▸ **Task brief**: Return exactly the span of lines in the following data that opens with the line containing "run 3, diff" and closes with the line containing "Compared with the run above: combinational". Include nothing else.
-- Available records follows --
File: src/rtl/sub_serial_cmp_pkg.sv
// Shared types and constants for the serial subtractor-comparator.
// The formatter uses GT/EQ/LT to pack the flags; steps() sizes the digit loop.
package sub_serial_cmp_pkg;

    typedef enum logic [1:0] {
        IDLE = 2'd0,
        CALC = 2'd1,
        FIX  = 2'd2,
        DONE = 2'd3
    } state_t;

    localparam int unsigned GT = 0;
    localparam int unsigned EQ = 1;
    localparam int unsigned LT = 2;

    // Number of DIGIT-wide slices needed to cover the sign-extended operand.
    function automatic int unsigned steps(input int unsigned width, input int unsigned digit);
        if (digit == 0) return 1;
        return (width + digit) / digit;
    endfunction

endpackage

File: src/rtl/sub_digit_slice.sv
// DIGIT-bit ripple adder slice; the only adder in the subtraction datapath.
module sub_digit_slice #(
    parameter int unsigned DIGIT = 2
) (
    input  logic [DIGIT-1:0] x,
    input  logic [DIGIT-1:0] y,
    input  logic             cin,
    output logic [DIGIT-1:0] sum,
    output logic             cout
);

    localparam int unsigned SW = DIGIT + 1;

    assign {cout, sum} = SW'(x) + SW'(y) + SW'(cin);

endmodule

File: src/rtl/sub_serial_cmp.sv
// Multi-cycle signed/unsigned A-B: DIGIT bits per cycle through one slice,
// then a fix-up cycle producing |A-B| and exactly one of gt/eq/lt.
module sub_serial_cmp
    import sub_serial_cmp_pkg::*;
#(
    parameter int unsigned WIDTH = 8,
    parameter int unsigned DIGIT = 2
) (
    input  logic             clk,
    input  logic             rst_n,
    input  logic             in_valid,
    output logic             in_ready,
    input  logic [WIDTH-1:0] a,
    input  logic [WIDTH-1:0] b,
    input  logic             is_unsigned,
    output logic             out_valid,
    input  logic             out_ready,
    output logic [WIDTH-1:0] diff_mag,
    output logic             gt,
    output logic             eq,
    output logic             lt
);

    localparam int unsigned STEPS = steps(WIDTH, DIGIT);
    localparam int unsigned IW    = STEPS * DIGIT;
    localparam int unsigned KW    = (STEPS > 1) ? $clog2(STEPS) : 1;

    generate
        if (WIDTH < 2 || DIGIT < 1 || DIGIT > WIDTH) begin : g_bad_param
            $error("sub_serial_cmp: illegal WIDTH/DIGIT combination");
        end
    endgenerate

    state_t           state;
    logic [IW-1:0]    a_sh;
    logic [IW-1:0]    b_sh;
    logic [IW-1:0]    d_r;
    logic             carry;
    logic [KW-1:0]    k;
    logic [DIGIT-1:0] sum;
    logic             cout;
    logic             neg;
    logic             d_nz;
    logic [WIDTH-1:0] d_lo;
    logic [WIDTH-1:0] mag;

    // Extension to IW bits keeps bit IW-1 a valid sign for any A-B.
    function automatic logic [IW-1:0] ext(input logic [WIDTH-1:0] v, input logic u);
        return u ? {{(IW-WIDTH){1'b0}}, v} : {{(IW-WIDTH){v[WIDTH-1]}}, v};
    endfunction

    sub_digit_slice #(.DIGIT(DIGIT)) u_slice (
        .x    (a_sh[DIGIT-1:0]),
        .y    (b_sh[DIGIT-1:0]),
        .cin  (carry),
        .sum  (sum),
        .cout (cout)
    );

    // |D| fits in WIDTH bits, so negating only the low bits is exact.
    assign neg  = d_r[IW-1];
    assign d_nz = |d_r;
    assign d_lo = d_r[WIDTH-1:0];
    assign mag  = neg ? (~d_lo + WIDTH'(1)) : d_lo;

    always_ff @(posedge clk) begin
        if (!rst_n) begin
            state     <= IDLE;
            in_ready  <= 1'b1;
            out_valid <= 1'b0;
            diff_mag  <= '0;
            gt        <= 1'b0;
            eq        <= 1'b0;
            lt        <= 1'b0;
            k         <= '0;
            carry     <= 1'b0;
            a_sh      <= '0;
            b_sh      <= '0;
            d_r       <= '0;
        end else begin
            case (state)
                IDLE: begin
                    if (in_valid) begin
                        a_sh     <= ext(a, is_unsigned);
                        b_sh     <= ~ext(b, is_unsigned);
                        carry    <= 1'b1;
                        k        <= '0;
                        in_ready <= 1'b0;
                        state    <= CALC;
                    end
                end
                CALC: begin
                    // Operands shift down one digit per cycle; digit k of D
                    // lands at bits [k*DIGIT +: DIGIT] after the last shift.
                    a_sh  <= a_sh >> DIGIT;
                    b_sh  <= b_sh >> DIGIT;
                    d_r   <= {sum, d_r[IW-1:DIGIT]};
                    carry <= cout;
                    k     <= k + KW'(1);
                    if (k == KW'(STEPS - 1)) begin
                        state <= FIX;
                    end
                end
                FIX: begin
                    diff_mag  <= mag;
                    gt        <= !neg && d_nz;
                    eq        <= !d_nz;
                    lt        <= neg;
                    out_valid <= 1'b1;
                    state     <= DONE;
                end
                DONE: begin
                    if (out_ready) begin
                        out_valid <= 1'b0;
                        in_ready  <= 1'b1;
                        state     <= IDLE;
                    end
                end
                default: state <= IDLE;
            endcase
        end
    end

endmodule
-- Available records concluded --
-- Available records follows --
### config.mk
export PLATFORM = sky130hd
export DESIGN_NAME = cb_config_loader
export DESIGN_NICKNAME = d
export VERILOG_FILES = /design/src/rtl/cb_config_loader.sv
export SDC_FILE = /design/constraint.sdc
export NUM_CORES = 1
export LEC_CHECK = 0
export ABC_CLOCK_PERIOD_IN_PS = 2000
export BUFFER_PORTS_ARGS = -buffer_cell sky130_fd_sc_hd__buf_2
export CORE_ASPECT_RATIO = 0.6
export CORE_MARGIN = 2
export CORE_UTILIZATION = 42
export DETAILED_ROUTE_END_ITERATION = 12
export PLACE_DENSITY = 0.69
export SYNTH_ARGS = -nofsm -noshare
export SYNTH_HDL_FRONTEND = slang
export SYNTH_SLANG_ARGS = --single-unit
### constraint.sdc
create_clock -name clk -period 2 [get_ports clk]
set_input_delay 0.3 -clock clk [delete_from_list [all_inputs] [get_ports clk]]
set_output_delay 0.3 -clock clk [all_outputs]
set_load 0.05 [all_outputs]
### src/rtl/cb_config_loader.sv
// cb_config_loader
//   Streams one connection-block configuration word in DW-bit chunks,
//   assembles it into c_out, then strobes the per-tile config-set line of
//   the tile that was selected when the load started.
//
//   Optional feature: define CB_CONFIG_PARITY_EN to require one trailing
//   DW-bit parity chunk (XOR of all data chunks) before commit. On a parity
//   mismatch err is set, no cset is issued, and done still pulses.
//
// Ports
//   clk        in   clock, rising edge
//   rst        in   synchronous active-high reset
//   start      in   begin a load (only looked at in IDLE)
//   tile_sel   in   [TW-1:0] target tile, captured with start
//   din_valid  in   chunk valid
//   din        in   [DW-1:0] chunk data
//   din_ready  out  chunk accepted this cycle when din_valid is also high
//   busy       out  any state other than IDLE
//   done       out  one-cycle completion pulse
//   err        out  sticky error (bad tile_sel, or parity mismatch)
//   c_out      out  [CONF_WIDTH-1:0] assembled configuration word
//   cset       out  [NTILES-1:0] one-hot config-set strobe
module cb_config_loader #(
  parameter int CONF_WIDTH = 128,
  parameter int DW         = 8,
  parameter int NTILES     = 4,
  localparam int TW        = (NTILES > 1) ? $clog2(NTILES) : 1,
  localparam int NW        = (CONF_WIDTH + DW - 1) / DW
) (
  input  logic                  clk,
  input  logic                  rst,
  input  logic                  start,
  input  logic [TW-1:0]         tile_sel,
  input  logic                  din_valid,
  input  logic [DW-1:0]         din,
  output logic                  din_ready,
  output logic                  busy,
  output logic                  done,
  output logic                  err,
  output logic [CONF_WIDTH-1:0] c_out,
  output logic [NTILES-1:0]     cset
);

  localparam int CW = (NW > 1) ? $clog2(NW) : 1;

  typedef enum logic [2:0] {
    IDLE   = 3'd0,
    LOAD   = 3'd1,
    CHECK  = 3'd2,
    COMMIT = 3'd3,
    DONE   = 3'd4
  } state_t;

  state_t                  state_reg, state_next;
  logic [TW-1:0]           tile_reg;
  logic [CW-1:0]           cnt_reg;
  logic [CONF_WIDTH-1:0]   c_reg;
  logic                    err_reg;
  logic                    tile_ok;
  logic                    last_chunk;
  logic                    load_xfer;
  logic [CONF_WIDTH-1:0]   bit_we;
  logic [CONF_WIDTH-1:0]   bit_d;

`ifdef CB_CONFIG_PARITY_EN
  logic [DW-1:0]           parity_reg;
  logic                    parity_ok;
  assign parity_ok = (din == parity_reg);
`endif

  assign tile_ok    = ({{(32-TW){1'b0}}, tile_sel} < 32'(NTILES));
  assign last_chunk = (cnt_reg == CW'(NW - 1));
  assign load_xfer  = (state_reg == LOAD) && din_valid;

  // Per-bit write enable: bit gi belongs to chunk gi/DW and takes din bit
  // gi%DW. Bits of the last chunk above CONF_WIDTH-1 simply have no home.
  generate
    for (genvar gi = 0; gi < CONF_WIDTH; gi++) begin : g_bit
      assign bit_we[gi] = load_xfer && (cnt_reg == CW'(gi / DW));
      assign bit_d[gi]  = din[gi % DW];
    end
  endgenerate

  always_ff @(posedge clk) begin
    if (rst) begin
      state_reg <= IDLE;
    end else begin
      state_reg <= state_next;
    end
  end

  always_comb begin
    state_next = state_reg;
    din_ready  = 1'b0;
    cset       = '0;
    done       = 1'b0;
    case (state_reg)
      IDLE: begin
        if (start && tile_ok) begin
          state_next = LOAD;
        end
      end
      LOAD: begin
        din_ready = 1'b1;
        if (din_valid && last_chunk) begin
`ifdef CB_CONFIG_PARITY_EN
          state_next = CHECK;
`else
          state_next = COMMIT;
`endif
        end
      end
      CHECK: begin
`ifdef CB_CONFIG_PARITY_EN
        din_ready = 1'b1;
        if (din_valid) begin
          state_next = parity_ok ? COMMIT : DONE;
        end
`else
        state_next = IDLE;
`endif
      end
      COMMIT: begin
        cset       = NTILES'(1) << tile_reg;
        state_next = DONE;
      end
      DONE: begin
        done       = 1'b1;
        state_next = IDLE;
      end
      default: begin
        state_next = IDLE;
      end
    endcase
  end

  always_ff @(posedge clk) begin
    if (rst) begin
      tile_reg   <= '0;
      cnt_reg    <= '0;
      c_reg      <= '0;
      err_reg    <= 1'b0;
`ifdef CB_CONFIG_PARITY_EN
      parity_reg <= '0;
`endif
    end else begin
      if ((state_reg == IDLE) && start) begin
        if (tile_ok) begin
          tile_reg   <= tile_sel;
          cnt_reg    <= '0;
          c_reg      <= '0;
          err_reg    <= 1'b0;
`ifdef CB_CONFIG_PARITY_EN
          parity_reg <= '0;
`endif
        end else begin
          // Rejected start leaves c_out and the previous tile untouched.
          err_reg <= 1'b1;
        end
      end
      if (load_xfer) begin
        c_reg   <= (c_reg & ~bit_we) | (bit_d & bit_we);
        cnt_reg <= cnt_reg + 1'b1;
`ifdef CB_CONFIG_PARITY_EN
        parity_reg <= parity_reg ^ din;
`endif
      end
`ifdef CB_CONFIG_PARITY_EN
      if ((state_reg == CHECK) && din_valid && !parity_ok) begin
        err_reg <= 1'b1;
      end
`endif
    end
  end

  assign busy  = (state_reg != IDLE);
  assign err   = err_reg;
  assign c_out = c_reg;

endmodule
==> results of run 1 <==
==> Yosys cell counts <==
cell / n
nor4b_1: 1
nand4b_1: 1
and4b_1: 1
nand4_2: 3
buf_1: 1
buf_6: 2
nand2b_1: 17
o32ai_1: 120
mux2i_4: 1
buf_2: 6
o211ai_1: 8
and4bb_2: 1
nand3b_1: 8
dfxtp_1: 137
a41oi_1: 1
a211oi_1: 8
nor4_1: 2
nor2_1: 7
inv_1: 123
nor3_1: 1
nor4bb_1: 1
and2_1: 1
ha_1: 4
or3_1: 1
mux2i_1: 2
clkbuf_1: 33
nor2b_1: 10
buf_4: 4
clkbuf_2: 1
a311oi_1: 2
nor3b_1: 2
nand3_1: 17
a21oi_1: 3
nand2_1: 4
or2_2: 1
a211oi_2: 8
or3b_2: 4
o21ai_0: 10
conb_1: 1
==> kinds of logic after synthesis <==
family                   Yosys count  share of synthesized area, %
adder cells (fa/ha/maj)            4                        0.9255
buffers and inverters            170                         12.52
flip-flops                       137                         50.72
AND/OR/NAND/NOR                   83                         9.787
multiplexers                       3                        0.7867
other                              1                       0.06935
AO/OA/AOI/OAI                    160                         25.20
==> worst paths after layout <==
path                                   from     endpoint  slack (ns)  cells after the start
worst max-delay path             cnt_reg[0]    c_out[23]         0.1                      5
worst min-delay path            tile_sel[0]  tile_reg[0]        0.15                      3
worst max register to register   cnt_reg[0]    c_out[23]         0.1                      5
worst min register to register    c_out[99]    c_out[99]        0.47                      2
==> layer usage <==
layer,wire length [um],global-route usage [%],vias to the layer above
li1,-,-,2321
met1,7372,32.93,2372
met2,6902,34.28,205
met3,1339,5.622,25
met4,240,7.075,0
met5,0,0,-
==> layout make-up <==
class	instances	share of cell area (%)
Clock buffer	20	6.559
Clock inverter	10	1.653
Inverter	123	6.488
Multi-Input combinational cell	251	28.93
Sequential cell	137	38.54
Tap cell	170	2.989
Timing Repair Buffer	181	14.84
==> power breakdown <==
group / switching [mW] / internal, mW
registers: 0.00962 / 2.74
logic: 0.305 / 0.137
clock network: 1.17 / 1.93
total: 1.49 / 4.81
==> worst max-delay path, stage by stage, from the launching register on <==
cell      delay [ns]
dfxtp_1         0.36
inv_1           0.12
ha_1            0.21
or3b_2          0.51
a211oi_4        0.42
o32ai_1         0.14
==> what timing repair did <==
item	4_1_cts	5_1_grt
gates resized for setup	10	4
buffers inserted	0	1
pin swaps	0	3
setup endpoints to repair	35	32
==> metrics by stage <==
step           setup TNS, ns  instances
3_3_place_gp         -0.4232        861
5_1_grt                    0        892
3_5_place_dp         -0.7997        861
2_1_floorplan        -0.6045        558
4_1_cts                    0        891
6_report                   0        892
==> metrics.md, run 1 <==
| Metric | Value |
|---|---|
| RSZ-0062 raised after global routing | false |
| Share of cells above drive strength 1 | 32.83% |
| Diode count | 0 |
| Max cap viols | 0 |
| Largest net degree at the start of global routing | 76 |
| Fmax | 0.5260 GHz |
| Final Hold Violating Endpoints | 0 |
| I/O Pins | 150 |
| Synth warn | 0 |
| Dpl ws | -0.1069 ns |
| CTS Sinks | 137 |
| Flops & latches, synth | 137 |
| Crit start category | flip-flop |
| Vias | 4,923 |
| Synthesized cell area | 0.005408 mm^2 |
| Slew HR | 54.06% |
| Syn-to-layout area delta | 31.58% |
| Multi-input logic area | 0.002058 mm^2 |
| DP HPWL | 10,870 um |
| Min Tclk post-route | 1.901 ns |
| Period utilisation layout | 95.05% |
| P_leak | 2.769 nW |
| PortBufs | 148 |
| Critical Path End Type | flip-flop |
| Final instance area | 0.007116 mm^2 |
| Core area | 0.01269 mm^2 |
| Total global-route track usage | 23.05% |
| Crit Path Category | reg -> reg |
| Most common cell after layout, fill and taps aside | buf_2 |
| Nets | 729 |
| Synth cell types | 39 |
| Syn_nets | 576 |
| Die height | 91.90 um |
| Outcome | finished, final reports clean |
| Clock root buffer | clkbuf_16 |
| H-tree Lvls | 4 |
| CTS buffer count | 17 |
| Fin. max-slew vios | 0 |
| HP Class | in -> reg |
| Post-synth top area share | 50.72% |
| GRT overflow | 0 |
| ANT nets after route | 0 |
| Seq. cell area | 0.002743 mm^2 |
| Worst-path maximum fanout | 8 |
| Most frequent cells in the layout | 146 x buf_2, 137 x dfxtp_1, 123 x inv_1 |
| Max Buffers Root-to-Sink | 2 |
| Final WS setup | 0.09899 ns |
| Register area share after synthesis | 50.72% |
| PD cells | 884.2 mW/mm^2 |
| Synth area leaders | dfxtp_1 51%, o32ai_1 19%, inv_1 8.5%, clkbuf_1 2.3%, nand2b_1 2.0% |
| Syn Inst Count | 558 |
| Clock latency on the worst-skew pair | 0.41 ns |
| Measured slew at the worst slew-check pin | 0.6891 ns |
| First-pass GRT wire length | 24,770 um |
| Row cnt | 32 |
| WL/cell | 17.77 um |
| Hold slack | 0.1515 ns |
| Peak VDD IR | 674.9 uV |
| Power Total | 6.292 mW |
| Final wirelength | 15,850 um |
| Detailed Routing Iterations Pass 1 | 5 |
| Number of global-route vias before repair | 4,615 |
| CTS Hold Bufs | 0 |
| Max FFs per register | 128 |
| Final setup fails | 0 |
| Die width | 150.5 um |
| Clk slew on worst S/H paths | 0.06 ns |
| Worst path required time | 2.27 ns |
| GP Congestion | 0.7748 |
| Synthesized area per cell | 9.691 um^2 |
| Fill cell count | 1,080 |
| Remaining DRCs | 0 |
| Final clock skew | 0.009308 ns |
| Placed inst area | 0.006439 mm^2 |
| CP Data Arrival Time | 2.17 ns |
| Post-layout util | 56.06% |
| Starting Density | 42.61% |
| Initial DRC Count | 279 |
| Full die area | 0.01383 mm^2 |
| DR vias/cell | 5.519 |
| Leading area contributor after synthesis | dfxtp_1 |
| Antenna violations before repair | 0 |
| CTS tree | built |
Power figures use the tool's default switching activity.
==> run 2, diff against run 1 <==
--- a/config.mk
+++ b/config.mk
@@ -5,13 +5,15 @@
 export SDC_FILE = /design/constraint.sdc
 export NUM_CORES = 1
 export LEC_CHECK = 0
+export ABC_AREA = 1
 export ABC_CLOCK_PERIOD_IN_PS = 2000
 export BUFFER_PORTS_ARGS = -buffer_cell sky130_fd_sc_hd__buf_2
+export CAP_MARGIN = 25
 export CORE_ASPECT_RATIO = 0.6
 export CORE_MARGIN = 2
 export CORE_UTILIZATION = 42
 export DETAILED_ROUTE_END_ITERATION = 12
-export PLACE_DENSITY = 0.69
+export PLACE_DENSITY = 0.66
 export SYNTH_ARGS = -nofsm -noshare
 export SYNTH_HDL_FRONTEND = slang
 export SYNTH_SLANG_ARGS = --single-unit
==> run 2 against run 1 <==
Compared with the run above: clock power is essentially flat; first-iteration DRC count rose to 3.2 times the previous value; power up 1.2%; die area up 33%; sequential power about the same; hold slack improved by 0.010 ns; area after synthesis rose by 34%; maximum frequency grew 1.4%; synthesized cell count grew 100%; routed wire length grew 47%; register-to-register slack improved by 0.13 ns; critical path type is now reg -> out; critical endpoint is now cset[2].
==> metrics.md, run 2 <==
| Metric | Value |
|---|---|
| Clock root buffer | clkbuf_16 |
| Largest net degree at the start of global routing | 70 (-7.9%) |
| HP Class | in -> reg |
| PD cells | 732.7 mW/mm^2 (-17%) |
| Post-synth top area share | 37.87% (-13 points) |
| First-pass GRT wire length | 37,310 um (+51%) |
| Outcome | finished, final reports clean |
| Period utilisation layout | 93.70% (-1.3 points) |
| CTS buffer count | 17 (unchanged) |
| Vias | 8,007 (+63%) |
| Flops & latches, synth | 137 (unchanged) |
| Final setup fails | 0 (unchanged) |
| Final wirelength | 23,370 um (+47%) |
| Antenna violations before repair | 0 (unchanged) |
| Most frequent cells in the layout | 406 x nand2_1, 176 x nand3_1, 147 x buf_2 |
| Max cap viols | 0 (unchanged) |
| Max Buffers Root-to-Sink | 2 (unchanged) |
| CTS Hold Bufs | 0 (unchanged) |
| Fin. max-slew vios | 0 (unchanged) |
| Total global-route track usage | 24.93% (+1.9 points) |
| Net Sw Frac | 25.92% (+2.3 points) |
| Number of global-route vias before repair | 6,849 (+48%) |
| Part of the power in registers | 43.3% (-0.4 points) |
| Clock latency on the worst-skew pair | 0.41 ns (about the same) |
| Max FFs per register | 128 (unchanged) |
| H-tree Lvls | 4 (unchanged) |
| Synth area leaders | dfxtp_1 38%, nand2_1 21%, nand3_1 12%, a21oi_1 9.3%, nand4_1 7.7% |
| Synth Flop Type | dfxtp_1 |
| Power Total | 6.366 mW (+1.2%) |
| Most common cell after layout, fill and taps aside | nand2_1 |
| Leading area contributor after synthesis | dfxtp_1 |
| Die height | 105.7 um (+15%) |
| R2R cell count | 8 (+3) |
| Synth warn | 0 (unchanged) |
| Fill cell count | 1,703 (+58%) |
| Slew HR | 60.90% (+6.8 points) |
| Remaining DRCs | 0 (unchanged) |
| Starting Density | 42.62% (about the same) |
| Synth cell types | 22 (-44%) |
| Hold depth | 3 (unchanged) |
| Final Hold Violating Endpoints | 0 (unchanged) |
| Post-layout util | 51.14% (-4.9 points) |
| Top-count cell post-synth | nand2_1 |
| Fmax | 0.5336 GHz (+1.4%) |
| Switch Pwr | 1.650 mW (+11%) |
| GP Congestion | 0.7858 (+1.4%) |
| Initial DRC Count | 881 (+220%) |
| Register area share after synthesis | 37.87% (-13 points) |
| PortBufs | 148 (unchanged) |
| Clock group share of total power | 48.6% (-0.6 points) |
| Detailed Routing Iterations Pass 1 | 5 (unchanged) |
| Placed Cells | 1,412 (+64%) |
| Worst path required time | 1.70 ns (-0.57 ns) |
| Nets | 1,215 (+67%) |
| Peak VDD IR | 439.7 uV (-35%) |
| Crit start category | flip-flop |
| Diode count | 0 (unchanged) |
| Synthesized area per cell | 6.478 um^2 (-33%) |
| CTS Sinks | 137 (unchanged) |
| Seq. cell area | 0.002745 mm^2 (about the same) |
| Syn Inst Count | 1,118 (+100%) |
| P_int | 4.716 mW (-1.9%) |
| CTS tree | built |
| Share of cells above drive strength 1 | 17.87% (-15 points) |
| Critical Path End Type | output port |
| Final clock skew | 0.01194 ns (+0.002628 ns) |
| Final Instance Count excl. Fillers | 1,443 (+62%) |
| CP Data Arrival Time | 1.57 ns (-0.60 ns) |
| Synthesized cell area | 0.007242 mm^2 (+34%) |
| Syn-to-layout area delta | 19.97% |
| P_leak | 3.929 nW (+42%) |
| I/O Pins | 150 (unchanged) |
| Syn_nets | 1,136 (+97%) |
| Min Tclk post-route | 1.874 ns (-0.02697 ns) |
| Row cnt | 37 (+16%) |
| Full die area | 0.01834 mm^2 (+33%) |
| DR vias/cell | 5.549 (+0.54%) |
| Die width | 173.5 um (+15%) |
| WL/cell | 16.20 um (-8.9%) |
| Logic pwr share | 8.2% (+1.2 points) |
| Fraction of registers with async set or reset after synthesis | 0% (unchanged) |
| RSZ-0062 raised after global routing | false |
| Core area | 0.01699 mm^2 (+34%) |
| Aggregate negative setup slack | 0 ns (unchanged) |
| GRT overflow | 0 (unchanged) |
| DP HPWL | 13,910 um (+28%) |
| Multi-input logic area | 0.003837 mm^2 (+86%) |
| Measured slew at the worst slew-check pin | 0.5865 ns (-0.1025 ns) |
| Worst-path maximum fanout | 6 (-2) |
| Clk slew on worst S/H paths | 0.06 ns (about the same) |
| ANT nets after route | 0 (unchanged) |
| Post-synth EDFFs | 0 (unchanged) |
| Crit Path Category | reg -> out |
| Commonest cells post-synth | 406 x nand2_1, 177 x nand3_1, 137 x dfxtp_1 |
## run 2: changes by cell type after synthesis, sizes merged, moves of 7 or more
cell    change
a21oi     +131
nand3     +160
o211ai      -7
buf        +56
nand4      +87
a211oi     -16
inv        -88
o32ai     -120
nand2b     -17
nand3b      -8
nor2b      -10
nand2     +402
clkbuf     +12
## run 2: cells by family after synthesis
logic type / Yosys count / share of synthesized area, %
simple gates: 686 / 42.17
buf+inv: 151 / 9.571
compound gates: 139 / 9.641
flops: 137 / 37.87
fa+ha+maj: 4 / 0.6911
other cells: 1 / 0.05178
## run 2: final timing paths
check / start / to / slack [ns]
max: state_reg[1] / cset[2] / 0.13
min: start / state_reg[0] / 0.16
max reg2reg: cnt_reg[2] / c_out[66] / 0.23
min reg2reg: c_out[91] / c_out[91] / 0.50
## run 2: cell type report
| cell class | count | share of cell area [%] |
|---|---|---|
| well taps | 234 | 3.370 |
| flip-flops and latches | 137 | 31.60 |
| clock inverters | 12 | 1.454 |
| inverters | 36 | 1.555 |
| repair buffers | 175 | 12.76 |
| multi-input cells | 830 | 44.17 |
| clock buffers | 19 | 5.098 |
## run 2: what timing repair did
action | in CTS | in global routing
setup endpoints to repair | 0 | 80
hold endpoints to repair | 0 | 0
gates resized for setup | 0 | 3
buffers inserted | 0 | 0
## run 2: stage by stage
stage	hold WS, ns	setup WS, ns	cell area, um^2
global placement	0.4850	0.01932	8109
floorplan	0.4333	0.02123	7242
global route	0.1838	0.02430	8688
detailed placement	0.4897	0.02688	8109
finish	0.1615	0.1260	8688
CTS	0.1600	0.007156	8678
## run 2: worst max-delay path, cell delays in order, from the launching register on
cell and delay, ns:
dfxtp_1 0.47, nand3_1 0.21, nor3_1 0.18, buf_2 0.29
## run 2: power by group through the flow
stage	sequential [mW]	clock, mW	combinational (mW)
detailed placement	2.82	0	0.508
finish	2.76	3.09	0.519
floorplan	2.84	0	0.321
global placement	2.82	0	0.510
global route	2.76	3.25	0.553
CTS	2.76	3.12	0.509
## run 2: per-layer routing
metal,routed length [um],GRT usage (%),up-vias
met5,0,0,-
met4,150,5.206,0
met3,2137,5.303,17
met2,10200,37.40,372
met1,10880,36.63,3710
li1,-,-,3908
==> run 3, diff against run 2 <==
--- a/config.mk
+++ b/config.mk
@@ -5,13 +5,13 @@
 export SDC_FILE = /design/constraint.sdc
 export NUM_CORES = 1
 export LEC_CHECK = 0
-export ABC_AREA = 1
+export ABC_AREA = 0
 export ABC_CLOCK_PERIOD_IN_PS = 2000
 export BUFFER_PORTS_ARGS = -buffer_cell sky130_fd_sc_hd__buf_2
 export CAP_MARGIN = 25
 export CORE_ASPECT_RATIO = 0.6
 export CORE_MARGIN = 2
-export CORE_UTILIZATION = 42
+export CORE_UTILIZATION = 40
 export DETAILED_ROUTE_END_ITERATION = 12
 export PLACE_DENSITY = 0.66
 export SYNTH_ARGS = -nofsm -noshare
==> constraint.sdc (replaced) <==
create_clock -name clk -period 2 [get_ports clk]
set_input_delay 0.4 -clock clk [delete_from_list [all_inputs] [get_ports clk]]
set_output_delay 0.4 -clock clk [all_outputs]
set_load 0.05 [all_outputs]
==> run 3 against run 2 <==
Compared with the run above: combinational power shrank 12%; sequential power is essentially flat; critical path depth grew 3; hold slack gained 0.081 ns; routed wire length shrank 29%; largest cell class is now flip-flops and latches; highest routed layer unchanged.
-- Available records concluded --
▸ **Task answer**:
==> run 3, diff against run 2 <==
--- a/config.mk
+++ b/config.mk
@@ -5,13 +5,13 @@
 export SDC_FILE = /design/constraint.sdc
 export NUM_CORES = 1
 export LEC_CHECK = 0
-export ABC_AREA = 1
+export ABC_AREA = 0
 export ABC_CLOCK_PERIOD_IN_PS = 2000
 export BUFFER_PORTS_ARGS = -buffer_cell sky130_fd_sc_hd__buf_2
 export CAP_MARGIN = 25
 export CORE_ASPECT_RATIO = 0.6
 export CORE_MARGIN = 2
-export CORE_UTILIZATION = 42
+export CORE_UTILIZATION = 40
 export DETAILED_ROUTE_END_ITERATION = 12
 export PLACE_DENSITY = 0.66
 export SYNTH_ARGS = -nofsm -noshare
==> constraint.sdc (replaced) <==
create_clock -name clk -period 2 [get_ports clk]
set_input_delay 0.4 -clock clk [delete_from_list [all_inputs] [get_ports clk]]
set_output_delay 0.4 -clock clk [all_outputs]
set_load 0.05 [all_outputs]
==> run 3 against run 2 <==
Compared with the run above: combinational power shrank 12%; sequential power is essentially flat; critical path depth grew 3; hold slack gained 0.081 ns; routed wire length shrank 29%; largest cell class is now flip-flops and latches; highest routed layer unchanged.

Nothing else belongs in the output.